Collaborative Care to the Rescue
Today, Alyra Fallon is a typical 3-year-old-a fiery red-head who is outgoing and inquisitive. But, shortly after her daughter was born, Alyra's mom, Heather, noticed something out of the ordinary-a shadow across Alyra's face.
The shadow was diagnosed as a hemangioma, a benign tumor composed of blood vessels that spread across Alyra's bottom right lip and the entire right side of her face, surrounding her eye. A tiny ulceration on her lip quickly became a prominent wound.
Alyra was only a week old when the Fallons went to the University of Illinois Hospital & Health Sciences System. There they met Dr. Mary Lou Schmidt, head of the division of Pediatric Hematology/Oncology at the Children's Hospital University of Illinois. Schmidt was the first one to attribute Alyra's symptoms to PHACES, an uncommon association between large infantile hemangiomas and birth anomalies of the brain, heart, eyes, skin and/or arteries.
PHACES is an acronym that stands for the parts of the body it often impacts with abnormalities: Posterior fossa, Hemangiomas, Arterial, Cardiac, Eye and Sternal. Alyra is one of only about 500 known cases of PHACES syndrome.
Schmidt put the Fallons in touch with Milwaukee Children's Hospital, where research on PHACES was being conducted. For the next few months, the family made a trip to Milwaukee every two weeks with follow-up at Children's Hospital University of Illinois while she received prednisone, a steroid drug.
"On the surface, we thought prednisone worked for her, but she ended up having stridor (wheezing and a tight airway) and her wounds increased," says Fallon. The other drug in the Milwaukee Children's Hospital clinical trial was vincristine, a chemotherapy drug, but this would have necessitated placing a Central IV in Alyra, which very likely would have put her at risk for a major infection.
It was at that time that Schmidt read an article in the New England Journal of Medicine about a study in France that described 11 babies with very large hemangiomas who were treated with propranolol, a heart medicine.
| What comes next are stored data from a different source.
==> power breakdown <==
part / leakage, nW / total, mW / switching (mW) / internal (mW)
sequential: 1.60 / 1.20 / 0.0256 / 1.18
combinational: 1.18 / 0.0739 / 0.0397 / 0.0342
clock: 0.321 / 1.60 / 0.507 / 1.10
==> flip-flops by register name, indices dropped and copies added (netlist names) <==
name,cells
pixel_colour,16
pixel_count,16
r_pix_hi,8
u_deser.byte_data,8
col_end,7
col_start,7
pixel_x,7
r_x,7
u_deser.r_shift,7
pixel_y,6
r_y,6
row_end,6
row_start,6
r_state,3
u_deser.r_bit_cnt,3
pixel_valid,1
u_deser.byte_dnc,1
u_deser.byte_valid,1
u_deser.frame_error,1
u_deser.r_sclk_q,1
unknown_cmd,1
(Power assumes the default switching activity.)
### config.mk
export PLATFORM = sky130hd
export DESIGN_NAME = ram_arbiter_2p
export DESIGN_NICKNAME = d
export VERILOG_FILES = /design/src/rtl/ram_arbiter_2p.sv
export SDC_FILE = /design/constraint.sdc
export NUM_CORES = 1
export LEC_CHECK = 0
export ABC_CLOCK_PERIOD_IN_PS = 2600
export CAP_MARGIN = 0
export CELL_PAD_IN_SITES_DETAIL_PLACEMENT = 2
export CELL_PAD_IN_SITES_GLOBAL_PLACEMENT = 2
export CORE_MARGIN = 2
export CORE_UTILIZATION = 24
export CTS_CLUSTER_SIZE = 25
export DETAILED_ROUTE_END_ITERATION = 10
export HOLD_SLACK_MARGIN = 0.06
export PLACE_DENSITY_LB_ADDON = 0.08
export SETUP_SLACK_MARGIN = 0.1
export SYNTH_ARGS = -nofsm -noshare
export SYNTH_HDL_FRONTEND = slang
export SYNTH_SLANG_ARGS = --single-unit
### constraint.sdc
create_clock -name clk -period 2.6 [get_ports clk]
set_input_delay 0.39 -clock clk [delete_from_list [all_inputs] [get_ports clk]]
set_output_delay 0.39 -clock clk [all_outputs]
set_load 0.05 [all_outputs]
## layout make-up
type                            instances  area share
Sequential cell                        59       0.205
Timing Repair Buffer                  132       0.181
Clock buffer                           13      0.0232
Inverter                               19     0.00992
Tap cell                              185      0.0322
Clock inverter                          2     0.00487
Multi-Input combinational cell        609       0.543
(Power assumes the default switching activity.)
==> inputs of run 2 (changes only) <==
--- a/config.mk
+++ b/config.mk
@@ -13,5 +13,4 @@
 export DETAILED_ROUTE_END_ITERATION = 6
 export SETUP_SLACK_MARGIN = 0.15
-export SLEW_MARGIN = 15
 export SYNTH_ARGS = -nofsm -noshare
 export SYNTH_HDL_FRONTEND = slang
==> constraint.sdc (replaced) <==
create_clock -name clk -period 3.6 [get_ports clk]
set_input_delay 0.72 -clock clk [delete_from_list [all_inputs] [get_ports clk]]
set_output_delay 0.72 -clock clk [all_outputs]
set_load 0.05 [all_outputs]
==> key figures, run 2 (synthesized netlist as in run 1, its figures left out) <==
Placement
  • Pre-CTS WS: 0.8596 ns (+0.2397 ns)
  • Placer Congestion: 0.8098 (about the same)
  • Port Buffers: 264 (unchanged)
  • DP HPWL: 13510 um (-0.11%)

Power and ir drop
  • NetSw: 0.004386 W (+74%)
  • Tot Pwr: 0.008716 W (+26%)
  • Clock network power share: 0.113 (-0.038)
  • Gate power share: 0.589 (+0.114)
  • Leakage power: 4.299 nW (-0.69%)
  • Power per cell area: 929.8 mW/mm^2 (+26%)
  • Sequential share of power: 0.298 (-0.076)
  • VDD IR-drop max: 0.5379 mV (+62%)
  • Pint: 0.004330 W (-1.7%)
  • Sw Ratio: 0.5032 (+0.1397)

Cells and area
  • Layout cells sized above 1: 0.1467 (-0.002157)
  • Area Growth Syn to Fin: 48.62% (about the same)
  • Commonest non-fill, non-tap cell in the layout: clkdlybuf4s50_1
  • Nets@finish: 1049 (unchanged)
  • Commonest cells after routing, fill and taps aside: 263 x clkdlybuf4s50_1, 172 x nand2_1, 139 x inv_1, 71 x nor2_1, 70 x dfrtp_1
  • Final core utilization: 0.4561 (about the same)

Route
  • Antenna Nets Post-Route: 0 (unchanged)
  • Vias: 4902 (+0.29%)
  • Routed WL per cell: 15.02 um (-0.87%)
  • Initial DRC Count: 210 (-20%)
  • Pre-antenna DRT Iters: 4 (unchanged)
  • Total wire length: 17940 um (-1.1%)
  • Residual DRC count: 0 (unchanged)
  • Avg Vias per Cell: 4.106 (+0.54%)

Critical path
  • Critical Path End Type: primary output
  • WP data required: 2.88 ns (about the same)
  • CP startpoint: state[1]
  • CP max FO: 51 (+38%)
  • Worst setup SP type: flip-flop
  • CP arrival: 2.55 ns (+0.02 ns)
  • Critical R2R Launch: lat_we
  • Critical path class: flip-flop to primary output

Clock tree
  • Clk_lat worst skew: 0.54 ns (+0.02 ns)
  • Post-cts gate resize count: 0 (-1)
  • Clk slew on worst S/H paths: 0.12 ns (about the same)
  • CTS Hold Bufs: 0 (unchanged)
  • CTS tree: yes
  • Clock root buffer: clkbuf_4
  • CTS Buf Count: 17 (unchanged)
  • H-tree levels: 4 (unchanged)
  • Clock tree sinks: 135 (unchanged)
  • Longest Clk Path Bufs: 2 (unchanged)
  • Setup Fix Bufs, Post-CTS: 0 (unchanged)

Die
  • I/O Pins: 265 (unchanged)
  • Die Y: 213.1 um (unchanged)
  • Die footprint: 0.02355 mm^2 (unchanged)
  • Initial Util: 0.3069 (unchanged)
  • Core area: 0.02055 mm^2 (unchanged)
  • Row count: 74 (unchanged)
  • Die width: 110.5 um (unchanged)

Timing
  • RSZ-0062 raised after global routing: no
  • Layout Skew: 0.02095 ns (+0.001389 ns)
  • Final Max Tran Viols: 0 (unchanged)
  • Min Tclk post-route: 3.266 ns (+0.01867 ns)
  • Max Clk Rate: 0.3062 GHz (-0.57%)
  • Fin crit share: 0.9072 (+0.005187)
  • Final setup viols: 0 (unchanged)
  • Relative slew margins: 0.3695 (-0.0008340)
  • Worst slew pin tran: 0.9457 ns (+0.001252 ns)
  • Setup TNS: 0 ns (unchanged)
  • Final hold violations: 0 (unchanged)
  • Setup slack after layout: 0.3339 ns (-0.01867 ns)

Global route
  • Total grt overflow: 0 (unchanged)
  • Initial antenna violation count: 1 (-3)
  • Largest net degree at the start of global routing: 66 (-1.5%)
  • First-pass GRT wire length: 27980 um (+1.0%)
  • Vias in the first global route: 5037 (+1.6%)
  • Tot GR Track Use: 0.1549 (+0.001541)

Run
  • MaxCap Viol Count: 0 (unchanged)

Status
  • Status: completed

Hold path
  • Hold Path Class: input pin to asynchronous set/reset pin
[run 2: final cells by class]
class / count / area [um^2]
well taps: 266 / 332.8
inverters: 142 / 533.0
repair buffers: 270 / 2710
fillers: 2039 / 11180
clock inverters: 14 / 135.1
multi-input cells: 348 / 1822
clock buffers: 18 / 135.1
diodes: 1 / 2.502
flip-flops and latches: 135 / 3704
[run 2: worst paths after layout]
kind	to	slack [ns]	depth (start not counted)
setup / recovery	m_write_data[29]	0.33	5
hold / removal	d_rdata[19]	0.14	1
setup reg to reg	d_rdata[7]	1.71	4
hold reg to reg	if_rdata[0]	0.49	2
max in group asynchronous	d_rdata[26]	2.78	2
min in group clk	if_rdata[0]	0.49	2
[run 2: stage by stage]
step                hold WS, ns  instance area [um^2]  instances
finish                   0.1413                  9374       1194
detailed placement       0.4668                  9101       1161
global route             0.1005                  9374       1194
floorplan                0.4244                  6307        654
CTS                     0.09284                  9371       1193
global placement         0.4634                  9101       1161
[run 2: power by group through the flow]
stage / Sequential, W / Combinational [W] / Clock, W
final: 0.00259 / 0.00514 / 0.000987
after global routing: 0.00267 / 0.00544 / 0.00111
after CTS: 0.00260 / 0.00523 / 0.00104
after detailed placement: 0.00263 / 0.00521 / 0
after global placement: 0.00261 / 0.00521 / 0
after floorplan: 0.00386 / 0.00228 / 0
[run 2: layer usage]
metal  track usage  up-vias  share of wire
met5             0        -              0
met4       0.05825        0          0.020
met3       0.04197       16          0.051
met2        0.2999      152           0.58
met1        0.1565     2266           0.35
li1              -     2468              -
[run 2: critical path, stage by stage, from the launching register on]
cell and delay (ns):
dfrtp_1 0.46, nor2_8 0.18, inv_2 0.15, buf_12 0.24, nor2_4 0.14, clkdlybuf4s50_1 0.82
===== src/rtl/store_pkg.sv =====
// Shared definitions for the store path: size encodings and the queued entry layout.
package store_pkg;

  localparam int unsigned ADDR_W = 32;
  localparam int unsigned DATA_W = 32;
  localparam int unsigned WEN_W  = DATA_W / 8;

  localparam logic [1:0] SZ_NONE = 2'b00;
  localparam logic [1:0] SZ_B    = 2'b01;
  localparam logic [1:0] SZ_H    = 2'b10;
  localparam logic [1:0] SZ_W    = 2'b11;

  typedef struct packed {
    logic [ADDR_W-1:0] addr;
    logic [DATA_W-1:0] wdata;
    logic [WEN_W-1:0]  wen;
  } entry_t;

endpackage
==> src/rtl/bus_trace_buffer_if.sv <==
// Signal bundle between the traced system and the trace buffer.
// The slave modport is the trace buffer's view of the bundle.
interface bus_trace_buffer_if #(
    parameter int WIDTH = 32,
    parameter int DEPTH = 16,
    parameter int LED_N = 8
);
    localparam int CW = $clog2(DEPTH) + 1;

    logic [WIDTH-1:0] bus;
    logic             arm;
    logic [1:0]       mode;
    logic [WIDTH-1:0] trig_value;
    logic [WIDTH-1:0] trig_mask;
    logic             rd_req;
    logic [WIDTH-1:0] rd_data;
    logic             rd_valid;
    logic             rd_last;
    logic [1:0]       state;
    logic [CW-1:0]    count;
    logic [LED_N-1:0] led;

    modport master (
        output bus, arm, mode, trig_value, trig_mask, rd_req,
        input  rd_data, rd_valid, rd_last, state, count, led
    );

    modport slave (
        input  bus, arm, mode, trig_value, trig_mask, rd_req,
        output rd_data, rd_valid, rd_last, state, count, led
    );
endinterface

==> src/rtl/bus_trace_buffer.sv <==
// Circular capture of a traced bus: arm, masked-compare trigger, POST trailing
// samples, then freeze and drain oldest-first through a 1-cycle read port.
module bus_trace_buffer #(
    parameter int WIDTH = 32,
    parameter int DEPTH = 16,
    parameter int POST  = 8,
    parameter int LED_N = 8
) (
    input logic               clk,
    input logic               reset,
    bus_trace_buffer_if.slave bif
);
    localparam int AW = $clog2(DEPTH);
    localparam int CW = AW + 1;
    localparam logic [CW-1:0] FULL     = CW'(DEPTH);
    localparam logic [AW-1:0] POST_V   = AW'(POST);
    localparam logic [AW-1:0] LAST_IDX = AW'(DEPTH - 1);

    typedef enum logic [1:0] {
        S_IDLE  = 2'd0,
        S_ARMED = 2'd1,
        S_POST  = 2'd2,
        S_DONE  = 2'd3
    } state_t;

    state_t           r_state;
    logic [WIDTH-1:0] r_mem [DEPTH];
    logic [AW-1:0]    r_wr_ptr;
    logic [AW-1:0]    r_rd_ptr;
    logic [CW-1:0]    r_count;
    logic [CW-1:0]    r_rd_cnt;
    logic [AW-1:0]    r_post_cnt;
    logic             r_wrapped;
    logic             r_first;
    logic [WIDTH-1:0] r_last_sample;
    logic [WIDTH-1:0] r_rd_data;
    logic             r_rd_valid;
    logic             r_rd_last;

    logic             w_match;
    logic             w_qual;
    logic             w_capture;
    logic             w_wrapped_nxt;
    logic             w_rd_end;
    logic [AW-1:0]    w_wr_ptr_nxt;
    logic [AW-1:0]    w_rd_start;
    logic [LED_N-1:0] w_led;

    always_comb begin
        w_match = ((bif.bus ^ bif.trig_value) & bif.trig_mask) == '0;
        w_qual  = 1'b1;
        case (bif.mode)
            2'b01:   w_qual = r_first || (bif.bus != r_last_sample);
            2'b10:   w_qual = w_match;
            default: w_qual = 1'b1;
        endcase
        w_capture     = !bif.arm && (r_state == S_ARMED || r_state == S_POST) && w_qual;
        w_wr_ptr_nxt  = r_wr_ptr + 1'b1;
        w_wrapped_nxt = r_wrapped || (r_wr_ptr == LAST_IDX);
        // Oldest entry as it will stand after the final write lands this edge.
        w_rd_start    = w_wrapped_nxt ? w_wr_ptr_nxt : '0;
        w_rd_end      = (r_rd_cnt + 1'b1) == r_count;
    end

    always_ff @(posedge clk) begin
        if (!reset && w_capture) begin
            r_mem[r_wr_ptr] <= bif.bus;
        end
    end

    always_ff @(posedge clk) begin
        if (reset) begin
            r_state       <= S_IDLE;
            r_wr_ptr      <= '0;
            r_rd_ptr      <= '0;
            r_count       <= '0;
            r_rd_cnt      <= '0;
            r_post_cnt    <= '0;
            r_wrapped     <= 1'b0;
            r_first       <= 1'b0;
            r_last_sample <= '0;
            r_rd_data     <= '0;
            r_rd_valid    <= 1'b0;
            r_rd_last     <= 1'b0;
        end else begin
            r_rd_valid <= 1'b0;
            r_rd_last  <= 1'b0;
            if (bif.arm) begin
                r_state   <= S_ARMED;
                r_wr_ptr  <= '0;
                r_count   <= '0;
                r_rd_cnt  <= '0;
                r_wrapped <= 1'b0;
                r_first   <= 1'b1;
            end else begin
                if (w_capture) begin
                    r_wr_ptr      <= w_wr_ptr_nxt;
                    r_wrapped     <= w_wrapped_nxt;
                    r_first       <= 1'b0;
                    r_last_sample <= bif.bus;
                    if (r_count != FULL) begin
                        r_count <= r_count + 1'b1;
                    end
                end
                case (r_state)
                    S_ARMED: begin
                        if (w_capture && w_match) begin
                            r_post_cnt <= POST_V;
                            if (POST == 0) begin
                                r_state  <= S_DONE;
                                r_rd_ptr <= w_rd_start;
                                r_rd_cnt <= '0;
                            end else begin
                                r_state <= S_POST;
                            end
                        end
                    end
                    S_POST: begin
                        if (w_capture) begin
                            r_post_cnt <= r_post_cnt - 1'b1;
                            if (r_post_cnt == AW'(1)) begin
                                r_state  <= S_DONE;
                                r_rd_ptr <= w_rd_start;
                                r_rd_cnt <= '0;
                            end
                        end
                    end
                    S_DONE: begin
                        if (bif.rd_req) begin
                            r_rd_data  <= r_mem[r_rd_ptr];
                            r_rd_valid <= 1'b1;
                            r_rd_last  <= w_rd_end;
                            r_rd_ptr   <= r_rd_ptr + 1'b1;
                            r_rd_cnt   <= r_rd_cnt + 1'b1;
                            if (w_rd_end) begin
                                r_state <= S_IDLE;
                            end
                        end
                    end
                    default: ;
                endcase
            end
        end
    end

    assign w_led[3:0] = {r_wrapped, r_state == S_DONE, r_state == S_POST, r_state == S_ARMED};

    generate
        if (LED_N > 4) begin : g_led_cnt
            assign w_led[LED_N-1:4] = (LED_N-4)'(r_count);
        end
    endgenerate

    assign bif.rd_data  = r_rd_data;
    assign bif.rd_valid = r_rd_valid;
    assign bif.rd_last  = r_rd_last;
    assign bif.state    = r_state;
    assign bif.count    = r_count;
    assign bif.led      = w_led;
endmodule
## src/rtl/mlp_layer_sequencer_pkg.sv

```systemverilog
// Shared types and defaults for the MLP layer sequencer, neuron RAM and MAC blocks.
package mlp_pkg;

  localparam int MLP_NUM_LAYERS = 4;
  localparam int MLP_CNT_W      = 8;
  localparam int MLP_LAYER_W    = 2;
  localparam int MLP_WADDR_W    = 16;

  typedef enum logic [1:0] {
    IDLE  = 2'd0,
    RUN   = 2'd1,
    FLUSH = 2'd2,
    FIN   = 2'd3
  } seq_state_e;

  // Neuron RAM address is {layer, index}; callers cast down to LAYER_W+CNT_W.
  function automatic logic [31:0] pack_addr(input logic [31:0] layer,
                                            input logic [31:0] idx,
                                            input int          cnt_w);
    return (layer << cnt_w) | idx;
  endfunction

endpackage

```

## src/rtl/mlp_layer_sequencer_nested_counter.sv

```systemverilog
// Cascaded weight/neuron/layer counters with wrap flags; MLP_SEQ_BIAS_EN adds one bias slot per neuron.
module mlp_nested_counter
  import mlp_pkg::*;
#(
  parameter int NUM_LAYERS = MLP_NUM_LAYERS,
  parameter int CNT_W      = MLP_CNT_W,
  parameter int LAYER_W    = MLP_LAYER_W
) (
  input  logic                        clk,
  input  logic                        reset,
  input  logic                        clear,
  input  logic                        step,
  input  logic [NUM_LAYERS*CNT_W-1:0] sizes,
  output logic [LAYER_W-1:0]          layer,
  output logic [CNT_W-1:0]            neuron,
  output logic [CNT_W-1:0]            weight,
  output logic                        w_wrap,
  output logic                        n_wrap,
  output logic                        last_step,
  output logic                        bias
);

  logic [CNT_W-1:0] fan_in;
  logic [CNT_W-1:0] fan_out;

  always_comb begin
    fan_in  = '0;
    fan_out = '0;
    for (int i = 0; i < NUM_LAYERS; i++) begin
      if (i == int'(layer))     fan_in  = sizes[i*CNT_W +: CNT_W];
      if (i == int'(layer) + 1) fan_out = sizes[i*CNT_W +: CNT_W];
    end
  end

`ifdef MLP_SEQ_BIAS_EN
  assign bias   = (weight == fan_in);
  assign w_wrap = bias;
`else
  assign bias   = 1'b0;
  assign w_wrap = (weight == fan_in - CNT_W'(1));
`endif
  assign n_wrap    = (neuron == fan_out - CNT_W'(1));
  assign last_step = w_wrap && n_wrap && (layer == LAYER_W'(NUM_LAYERS - 2));

  always_ff @(posedge clk) begin
    if (reset || clear) begin
      layer  <= '0;
      neuron <= '0;
      weight <= '0;
    end else if (step) begin
      if (!w_wrap) begin
        weight <= weight + CNT_W'(1);
      end else begin
        weight <= '0;
        if (!n_wrap) begin
          neuron <= neuron + CNT_W'(1);
        end else begin
          neuron <= '0;
          layer  <= last_step ? '0 : layer + LAYER_W'(1);
        end
      end
    end
  end

endmodule

```

## src/rtl/mlp_layer_sequencer.sv

```systemverilog
// MLP layer sequencer: walks layer/neuron/weight, drives MAC addresses and neuron write-back.
// Optional per-neuron bias step when MLP_SEQ_BIAS_EN is defined.
module mlp_layer_sequencer
  import mlp_pkg::*;
#(
  parameter int NUM_LAYERS = MLP_NUM_LAYERS,
  parameter int CNT_W      = MLP_CNT_W,
  parameter int LAYER_W    = MLP_LAYER_W,
  parameter int WADDR_W    = MLP_WADDR_W
) (
  input  logic                        clk,
  input  logic                        reset,
  input  logic                        start,
  input  logic [NUM_LAYERS*CNT_W-1:0] layer_sizes,
  input  logic                        step_en,
  output logic                        busy,
  output logic [LAYER_W+CNT_W-1:0]    in_addr,
  output logic [WADDR_W-1:0]          weight_addr,
  output logic                        mac_valid,
  output logic                        acc_clear,
  output logic [LAYER_W+CNT_W-1:0]    out_addr,
  output logic                        write_neuron,
  output logic                        done,
`ifdef MLP_SEQ_BIAS_EN
  output logic                        bias_step,
`endif
  output logic                        cfg_err
);

  seq_state_e state, state_next;

  logic [NUM_LAYERS*CNT_W-1:0] sizes_q;
  logic                        err_q;
  logic                        size_zero;
  logic [WADDR_W-1:0]          waddr_cnt;
  logic                        last_q, last_d;
  logic [LAYER_W-1:0]          lq_layer;
  logic [CNT_W-1:0]            lq_neuron;

  logic [LAYER_W-1:0] layer;
  logic [CNT_W-1:0]   neuron, weight;
  logic               w_wrap, n_wrap, last_step, bias;
  logic               step;

  logic                     busy_d, mac_valid_d, acc_clear_d, write_d, done_d, cfg_err_d;
  logic [LAYER_W+CNT_W-1:0] in_addr_d, out_addr_d;
  logic [WADDR_W-1:0]       weight_addr_d;
`ifdef MLP_SEQ_BIAS_EN
  logic                     bias_d;
`endif

  assign step = (state == RUN) && step_en;

  mlp_nested_counter #(
    .NUM_LAYERS (NUM_LAYERS),
    .CNT_W      (CNT_W),
    .LAYER_W    (LAYER_W)
  ) u_cnt (
    .clk       (clk),
    .reset     (reset),
    .clear     (state != RUN),
    .step      (step),
    .sizes     (sizes_q),
    .layer     (layer),
    .neuron    (neuron),
    .weight    (weight),
    .w_wrap    (w_wrap),
    .n_wrap    (n_wrap),
    .last_step (last_step),
    .bias      (bias)
  );

  always_comb begin
    size_zero = 1'b0;
    for (int i = 0; i < NUM_LAYERS; i++)
      if (layer_sizes[i*CNT_W +: CNT_W] == '0) size_zero = 1'b1;
  end

  always_ff @(posedge clk) begin
    if (reset) begin
      state     <= IDLE;
      sizes_q   <= '0;
      err_q     <= 1'b0;
      waddr_cnt <= '0;
      last_q    <= 1'b0;
      lq_layer  <= '0;
      lq_neuron <= '0;
    end else begin
      state  <= state_next;
      last_q <= last_d;
      if (last_d) begin
        lq_layer  <= layer;
        lq_neuron <= neuron;
      end
      if (state == IDLE && start) begin
        sizes_q   <= layer_sizes;
        err_q     <= size_zero;
        waddr_cnt <= '0;
      end else if (step) begin
        waddr_cnt <= waddr_cnt + WADDR_W'(1);
      end
    end
  end

  always_comb begin
    state_next = state;
    unique case (state)
      IDLE:    if (start) state_next = size_zero ? FIN : RUN;
      RUN:     if (step_en && last_step) state_next = FLUSH;
      FLUSH:   state_next = FIN;
      FIN:     state_next = IDLE;
      default: state_next = IDLE;
    endcase
  end

  // Write-back trails the presented last-weight (or bias) step by one cycle, independent of stalls.
  always_comb begin
    busy_d        = 1'b0;
    mac_valid_d   = 1'b0;
    acc_clear_d   = 1'b0;
    done_d        = 1'b0;
    cfg_err_d     = 1'b0;
    last_d        = 1'b0;
    write_d       = last_q;
    in_addr_d     = in_addr;
    weight_addr_d = weight_addr;
`ifdef MLP_SEQ_BIAS_EN
    bias_d        = 1'b0;
`endif
    out_addr_d    = last_q ? (LAYER_W+CNT_W)'(pack_addr(32'(lq_layer) + 32'd1, 32'(lq_neuron), CNT_W))
                           : out_addr;
    unique case (state)
      IDLE:  busy_d = start && !size_zero;
      RUN: begin
        busy_d = 1'b1;
        if (step_en) begin
          mac_valid_d   = 1'b1;
          acc_clear_d   = (weight == '0);
          weight_addr_d = waddr_cnt;
          last_d        = w_wrap;
`ifdef MLP_SEQ_BIAS_EN
          bias_d        = bias;
`endif
          if (!bias) in_addr_d = (LAYER_W+CNT_W)'(pack_addr(32'(layer), 32'(weight), CNT_W));
        end
      end
      FLUSH: busy_d = 1'b1;
      FIN: begin
        done_d    = 1'b1;
        cfg_err_d = err_q;
      end
      default: ;
    endcase
  end

  always_ff @(posedge clk) begin
    if (reset) begin
      busy         <= 1'b0;
      in_addr      <= '0;
      weight_addr  <= '0;
      mac_valid    <= 1'b0;
      acc_clear    <= 1'b0;
      out_addr     <= '0;
      write_neuron <= 1'b0;
      done         <= 1'b0;
      cfg_err      <= 1'b0;
`ifdef MLP_SEQ_BIAS_EN
      bias_step    <= 1'b0;
`endif
    end else begin
      busy         <= busy_d;
      in_addr      <= in_addr_d;
      weight_addr  <= weight_addr_d;
      mac_valid    <= mac_valid_d;
      acc_clear    <= acc_clear_d;
      out_addr     <= out_addr_d;
      write_neuron <= write_d;
      done         <= done_d;
      cfg_err      <= cfg_err_d;
`ifdef MLP_SEQ_BIAS_EN
      bias_step    <= bias_d;
`endif
    end
  end

endmodule
```
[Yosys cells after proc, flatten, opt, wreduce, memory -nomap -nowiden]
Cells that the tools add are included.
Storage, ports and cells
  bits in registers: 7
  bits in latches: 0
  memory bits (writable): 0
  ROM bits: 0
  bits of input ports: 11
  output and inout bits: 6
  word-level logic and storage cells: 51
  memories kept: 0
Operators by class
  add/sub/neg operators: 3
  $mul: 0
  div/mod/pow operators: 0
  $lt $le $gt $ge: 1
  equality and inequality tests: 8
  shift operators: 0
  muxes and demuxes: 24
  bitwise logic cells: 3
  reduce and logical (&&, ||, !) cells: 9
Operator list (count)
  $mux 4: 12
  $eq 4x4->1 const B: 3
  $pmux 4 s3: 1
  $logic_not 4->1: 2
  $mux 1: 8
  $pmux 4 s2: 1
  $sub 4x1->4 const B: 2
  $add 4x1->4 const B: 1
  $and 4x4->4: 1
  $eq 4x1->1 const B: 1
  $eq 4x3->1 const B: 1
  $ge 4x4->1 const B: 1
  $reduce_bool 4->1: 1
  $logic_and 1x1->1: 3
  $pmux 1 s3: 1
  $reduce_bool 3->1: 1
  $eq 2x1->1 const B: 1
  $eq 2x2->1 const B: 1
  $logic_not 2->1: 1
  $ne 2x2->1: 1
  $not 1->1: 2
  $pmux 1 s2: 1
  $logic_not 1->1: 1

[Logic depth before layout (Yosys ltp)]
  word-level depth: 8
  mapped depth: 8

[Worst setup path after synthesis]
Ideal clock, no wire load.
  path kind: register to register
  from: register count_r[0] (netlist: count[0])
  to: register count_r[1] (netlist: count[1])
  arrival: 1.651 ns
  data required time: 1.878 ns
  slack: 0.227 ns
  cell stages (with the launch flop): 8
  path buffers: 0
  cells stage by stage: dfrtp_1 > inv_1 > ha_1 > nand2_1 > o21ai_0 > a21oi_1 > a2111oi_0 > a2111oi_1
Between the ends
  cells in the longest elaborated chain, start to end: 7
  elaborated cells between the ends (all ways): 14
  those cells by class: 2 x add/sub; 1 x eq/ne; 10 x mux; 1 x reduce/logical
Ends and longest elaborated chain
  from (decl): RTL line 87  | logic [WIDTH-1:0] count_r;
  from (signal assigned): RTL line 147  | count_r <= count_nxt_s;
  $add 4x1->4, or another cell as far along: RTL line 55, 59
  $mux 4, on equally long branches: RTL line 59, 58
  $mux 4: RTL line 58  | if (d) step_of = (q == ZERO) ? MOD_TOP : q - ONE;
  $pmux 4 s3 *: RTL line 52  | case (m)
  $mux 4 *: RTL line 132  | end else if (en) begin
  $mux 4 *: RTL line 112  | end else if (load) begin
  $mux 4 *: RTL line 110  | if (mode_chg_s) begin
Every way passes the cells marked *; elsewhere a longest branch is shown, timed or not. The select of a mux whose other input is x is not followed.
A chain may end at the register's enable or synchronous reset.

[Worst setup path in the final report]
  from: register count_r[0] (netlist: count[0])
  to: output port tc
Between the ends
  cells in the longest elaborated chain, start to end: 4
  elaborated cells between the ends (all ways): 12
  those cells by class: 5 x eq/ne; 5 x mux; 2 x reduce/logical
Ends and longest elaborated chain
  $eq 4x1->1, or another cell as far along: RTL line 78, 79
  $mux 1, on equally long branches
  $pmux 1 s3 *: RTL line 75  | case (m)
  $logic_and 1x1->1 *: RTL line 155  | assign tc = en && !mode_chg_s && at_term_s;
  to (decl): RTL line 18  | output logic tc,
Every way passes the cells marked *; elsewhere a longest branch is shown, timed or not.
One hundred percent of the babies responded without any major side effects.
Schmidt met with Fallon in the ICU and recommended propranolol for Alyra. "Even before the second dose you could see a difference. The stridor was gone, her hemangioma was a lot lighter and she could even open her right eye, which was being constricted by the hemangioma," says Fallon.
Alyra and her mom now visit the Children's Hospital University of Illinois for follow-ups about every two months. But the propranolol has been effective... with no complications. The multidisciplinary team at the Children's Hospital University of Illinois, led by Dr. Schmidt, has now treated more than a dozen babies with very significant hemanglomas with propranolol, with excellent results.
"Everyone at the University of Illinois Hospital & Health Sciences System has been fantastic, stepping up to take care of what needed to be done, and providing excellent care," she says. But Fallon particularly credits Schmidt's dedication and personal efforts for Alyra's successful treatment. "Without her commitment to her patients and staying on top of current research, Alyra might not be here today."
The Children's Hospital University of Illinois will be true to our commitment to the children of Illinois to provide compassionate, high-quality health care and be an acclaimed leader in advancing the art and science of medicine.